Letters to the Editor

Carotid Angioplasty and Stenting in High-Risk Patients With Severe Symptomatic Carotid Stenosis

Enzo Ballotta, MD; Giuseppe Da Giau, MD Claudio Baracchini, MD

Section of Vascular Surgery, Department of Medical & Surgical Sciences, University of Padua, Padua, Italy


An extract of the first 250 words of the full text is provided, because this article has no abstract.
 

To the Editor:

In a recent article, Fox et al1 claim to have demonstrated the beneficial effect of a carotid angioplasty and stenting (CAS) procedure performed in a consecutive series of "poor surgical candidates" with severe symptomatic carotid stenosis by comparison with the outcome observed in medically-treated patients in the North American Symptomatic Carotid Endarterectomy Trial (NASCET).2 In our opinion, the conclusions drawn by the authors are misleading for the following reasons.

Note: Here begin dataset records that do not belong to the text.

Source: an optimization exercise on an open RTL-to-GDS flow (aim: small area and a short achievable clock period). Production flows keep margins and buffers that such runs may drop. At most, simulation tests tie the RTL to the original design; equivalence was not proved.

## lagoon
Design DF_Fir_Tree, start of the top module:
module DF_Fir_Tree (clk, clk_enable, reset, filter_in, filter_out);
  input clk;
  input clk_enable;
  input reset;
  input signed [15:0] filter_in;
  output signed [32:0] filter_out;
  reg signed [15:0] d0, d1, d2, d3, d4, d5, d6, d7;
  reg signed [16:0] pa, pb;
  reg signed [32:0] output_register;
  reg [32:0] Rs, Rc;
  wire signed [16:0] pa_n = (d0 + d4);
  wire signed [16:0] pb_n = (d1 + d3);
  wire t_1 = pb[1] ^ d3[0];
  wire t_2 = pb[1] & d3[0];
  wire t_3, t_4;
  fir_fa ut_3 (.a(pb[2]), .b(pb[0]), .c(d3[1]), .s(t_3), .co(t_4));
  wire t_5, t_6;
  fir_fa ut_5 (.a(~d7[0]), .b(pa[1]), .c(t_2), .s(t_5), .co(t_6));
  wire t_7 = pa[2] ^ d7[1];
  wire t_8 = pa[2] | d7[1];
  wire t_9, t_10;
  fir_fa ut_9 (.a(d0[0]), .b(pa[0]), .c(pb[3]), .s(t_9), .co(t_10));
  wire t_11, t_12;
  fir_fa ut_11 (.a(pb[1]), .b(d3[2]), .c(d6[0]), .s(t_11), .co(t_12));
  wire t_13, t_14;
  fir_fa ut_13 (.a(~pa[1]), .b(t_7), .c(t_4), .s(t_13), .co(t_14));
  ...
Size: ~1700 cells after synthesis, roughly 260 flip-flops.
Settings: LEC_CHECK=0, CAP_MARGIN=20, CORE_MARGIN=2, CORE_UTILIZATION=40, CTS_BUF_LIST=sky130_fd_sc_hd__clkbuf_8, CTS_CLUSTER_DIAMETER=80, CTS_CLUSTER_SIZE=15, PLACE_DENSITY=0.6, SLEW_MARGIN=20, SYNTH_HIERARCHICAL=1, SYNTH_MINIMUM_KEEP_SIZE=0; clock period 13.0 ns.
standard.sh (not shown) runs the stock make flow with config.mk's settings and CLKGATE_MAP_FILE= SYNTH_SCRIPT=/design/flow/synth_recipe.tcl, a recipe that flattens the netlist after the stock synthesis.
==> flow/flow/run.sh <==
#!/bin/bash
# Standard ORFS layout with two changes to how it is optimised:
#  - port buffers use buf_1 instead of the resizer's default pick;
#  - repair_timing aims for extra setup slack on the worst endpoints.
# Everything else (synthesis, floorplan, CTS, routing) is the standard.sh.
set -euo pipefail
bash standard.sh \
  "BUFFER_PORTS_ARGS=-buffer_cell sky130_fd_sc_hd__buf_1" \
  SETUP_SLACK_MARGIN=8.9 \
  TNS_END_PERCENT=10 \
  finish > standard_make.log 2>&1
The flow did not stop early for lagoon: all stages ran, and the layout cleared the timing, design-rule and antenna checks.
Setup changes, lagoon to yarrow
--- a/flow/design.v
+++ b/flow/design.v
@@ -846,14 +846,13 @@
   wire tb_121, tb_122;
   fir_fa utb_121 (.a(Rc[30]), .b(Rs[29]), .c(~Rs[30]), .s(tb_121), .co(tb_122));
   wire tb_123, tb_124;
   fir_fa utb_123 (.a(Rc[31]), .b(Rs[30]), .c(Rs[31]), .s(tb_123), .co(tb_124));
   wire [32:0] n0 = {Rs[31], ~tb_122, ~tb_120, ~tb_118, ~tb_116, ~tb_114, ~tb_112, ~tb_111, ~tb_108, tb_104, ~tb_100, ~tb_99, ~tb_92, tb_86, tb_80, ~tb_74, tb_68, tb_62, ~tb_56, tb_50, tb_44, tb_38, tb_32, tb_26, tb_20, tb_16, tb_12, tb_8, tb_4, tb_3, Rc[2], ~Rs[1], 1'b0};
   wire [32:0] n1 = {~tb_124, ~tb_123, ~tb_121, ~tb_119, ~tb_117, ~tb_115, ~tb_113, tb_110, tb_109, ~tb_107, tb_103, ~tb_96, ~tb_95, ~tb_91, tb_85, tb_79, ~tb_73, tb_67, tb_61, ~tb_55, tb_49, tb_43, tb_37, tb_31, tb_25, tb_19, tb_15, tb_11, tb_7, ~tb_2, tb_1, Rc[1], Rc[0]};
-  wire [32:0] nsum;
-  fir_add33 ucpa (.a(n0), .b(n1), .s(nsum));
+  wire [32:0] nsum = n0 + n1 + 33'd1;
   wire [32:0] sum = ~nsum;
   always @(posedge clk or posedge reset)
     if (reset) begin
       d0 <= 0; d1 <= 0; d2 <= 0; d3 <= 0; d4 <= 0; d5 <= 0; d6 <= 0; d7 <= 0;
       pa <= 0; pb <= 0;
       Rs <= 33'd6414442825;
@@ -877,11 +876,6 @@
 module fir_ha (a, b, s, co);
   input a, b;
   output s, co;
   assign s = a ^ b;
   assign co = a & b;
 endmodule
-module fir_add33 (a, b, s);
-  input [32:0] a, b;
-  output [32:0] s;
-  assign s = a + b + 33'd1;
-endmodule
==> comparison <==
Summary of yarrow over lagoon: proportion of synthesized area in mux cells up 0.39 points, non-clock buffering overhead in the final layout down 1.3 points, die area down about 1.4%, non-clock buffer count down about 22%. The share of layout cells above drive strength 1 in yarrow sits 2.9 points below the value recorded for lagoon. lagoon -> yarrow: routed wire length decreased slightly. Fmax shrinks slightly when moving from lagoon to yarrow. Relative to lagoon, the clock skew of yarrow is higher by 0.0048 ns. Number of vias in the routed layout was higher in lagoon than in yarrow. yarrow vs. lagoon: number of placed cells counting well taps shows a reduction of 1.8%; depth of the worst hold-timing path moved down.
Function not checked in lagoon: the RTL went through the layout flow alone.

* * *

DF_Fir_Tree with an RTL version that a note above also has.
For scale: roughly 1,600 cells after synthesis.
clock: 13.0 ns
lec_check: 0
cap_margin: 20
core_margin: 2
core_utilization: 40
place_density: 0.6
slew_margin: 60
synth_hierarchical: 1
synth_minimum_keep_size: 0
run.sh (not shown) runs the stock make flow with config.mk's settings and CLKGATE_MAP_FILE= SYNTH_SCRIPT=/design/flow/synth_recipe.tcl, a recipe that flattens the netlist after the stock synthesis.
Stock flow here: none of the scripts above is used.
Rerun with:
--- a/flow/design.v
+++ b/flow/design.v
@@ -842,20 +842,19 @@
   wire tb_117, tb_118;
   fir_fa utb_117 (.a(Rc[28]), .b(Rs[27]), .c(~Rs[28]), .s(tb_117), .co(tb_118));
   wire tb_119, tb_120;
   fir_fa utb_119 (.a(Rc[29]), .b(Rs[28]), .c(~Rs[29]), .s(tb_119), .co(tb_120));
   wire tb_121, tb_122;
   fir_fa utb_121 (.a(Rc[30]), .b(Rs[29]), .c(~Rs[30]), .s(tb_121), .co(tb_122));
   wire tb_123, tb_124;
   fir_fa utb_123 (.a(Rc[31]), .b(Rs[30]), .c(Rs[31]), .s(tb_123), .co(tb_124));
-  wire [32:0] n0 = {Rs[31], ~tb_122, ~tb_120, ~tb_118, ~tb_116, ~tb_114, ~tb_112, ~tb_111, ~tb_108, tb_104, ~tb_100, ~tb_99, ~tb_92, tb_86, tb_80, ~tb_74, tb_68, tb_62, ~tb_56, tb_50, tb_44, tb_38, tb_32, tb_26, tb_20, tb_16, tb_12, tb_8, tb_4, tb_3, Rc[2], ~Rs[1], 1'b0};
-  wire [32:0] n1 = {~tb_124, ~tb_123, ~tb_121, ~tb_119, ~tb_117, ~tb_115, ~tb_113, tb_110, tb_109, ~tb_107, tb_103, ~tb_96, ~tb_95, ~tb_91, tb_85, tb_79, ~tb_73, tb_67, tb_61, ~tb_55, tb_49, tb_43, tb_37, tb_31, tb_25, tb_19, tb_15, tb_11, tb_7, ~tb_2, tb_1, Rc[1], Rc[0]};
-  wire [32:0] nsum = n0 + n1 + 33'd1;
-  wire [32:0] sum = ~nsum;
+  wire [32:0] r0 = {~Rs[31], tb_122, tb_120, tb_118, tb_116, tb_114, tb_112, tb_111, tb_108, ~tb_104, tb_100, tb_99, tb_92, ~tb_86, ~tb_80, tb_74, ~tb_68, ~tb_62, tb_56, ~tb_50, ~tb_44, ~tb_38, ~tb_32, ~tb_26, ~tb_20, ~tb_16, ~tb_12, ~tb_8, ~tb_4, ~tb_3, ~Rc[2], Rs[1], 1'b1};
+  wire [32:0] r1 = {tb_124, tb_123, tb_121, tb_119, tb_117, tb_115, tb_113, ~tb_110, ~tb_109, tb_107, ~tb_103, tb_96, tb_95, tb_91, ~tb_85, ~tb_79, tb_73, ~tb_67, ~tb_61, tb_55, ~tb_49, ~tb_43, ~tb_37, ~tb_31, ~tb_25, ~tb_19, ~tb_15, ~tb_11, ~tb_7, tb_2, ~tb_1, ~Rc[1], ~Rc[0]};
+  wire [32:0] sum = r0 + r1;
   always @(posedge clk or posedge reset)
     if (reset) begin
       d0 <= 0; d1 <= 0; d2 <= 0; d3 <= 0; d4 <= 0; d5 <= 0; d6 <= 0; d7 <= 0;
       pa <= 0; pb <= 0;
       Rs <= 33'd6414442825;
       Rc <= 33'd2027188;
       output_register <= 0;
     end else if (clk_enable) begin
Global-route usage went down by 0.49 points; hold slack degrades by 0.0061 ns; clock-buffer cell count went down by 4; critical path depth went down by 5.
No functional check of the RTL was part of the second run of this note.

[what the ideal ports hide]
No port has a modelled driver above. Below, the same layouts with a new extraction and two added sets of constraints.
Step 1 assumes that a clkbuf_16 drives the clock port and a buf_2 every other input.
Step 2 moves the port delays by t, midway between the first and last clock arrival at a register: inputs arrive t later, outputs are due t later. That takes back most of the time a late clock gives input paths.
Slacks: no drivers / after step 1 / after step 2; pairs: no drivers / after step 1.
| run | t, ns | slack for setup (ns) | worst hold slack (ns) | latest minus earliest clock arrival (ns) |
|---|---|---|---|---|
| lagoon | 0.663 | 8.811 / 8.811 / 8.260 | 0.486 / 0.486 / 0.486 | 0.040 / 0.040 |
| yarrow | 0.657 | 8.771 / 8.771 / 8.518 | 0.489 / 0.489 / 0.489 | 0.043 / 0.044 |
| the first run of note 2 | 0.610 | 8.430 / 8.430 / 8.430 | 0.483 / 0.483 / 0.483 | 0.038 / 0.038 |
| the second run of note 2 | 0.627 | 8.612 / 8.612 / 8.406 | 0.477 / 0.477 / 0.477 | 0.017 / 0.017 |
After both steps setup and hold are still met in every run listed. The setup slack of lagoon, which loses most, moves by 0.000 ns with the drivers and by -0.551 ns with both steps.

First, the authors present a data analysis on a case series, for which the reader is simply informed of the fate of a relatively small sample of patients (n=42) (level V evidence).3 This type of retrospective study can hardly be used to dispute the results of a prospective, randomized trial, such as the NASCET,2 designed to test a specific hypothesis (level I evidence): this defies logic.

Second, the authors acknowledge that most, if not all, of the patients in their series would have been excluded from NASCET for specific reasons - namely, medical risk factors (9.5%), angiographic risk factors (47.6%), restenosis after carotid endarterectomy (CEA) (40.4%), and stenosis after neck irradiation (9.5%)—and that "it would have been reasonable to assume that these patients would have had a similar natural history risk of stroke if left untreated as the NASCET medical treated patients". This assumption is a biased conjecture since the NASCET medically-treated patients form a carefully-selected group that met the same inclusion criteria as the surgically-treated patients. Indeed, the relatively strict inclusion/exclusion criteria in the most influential surgical . . . [Full Text of this Article]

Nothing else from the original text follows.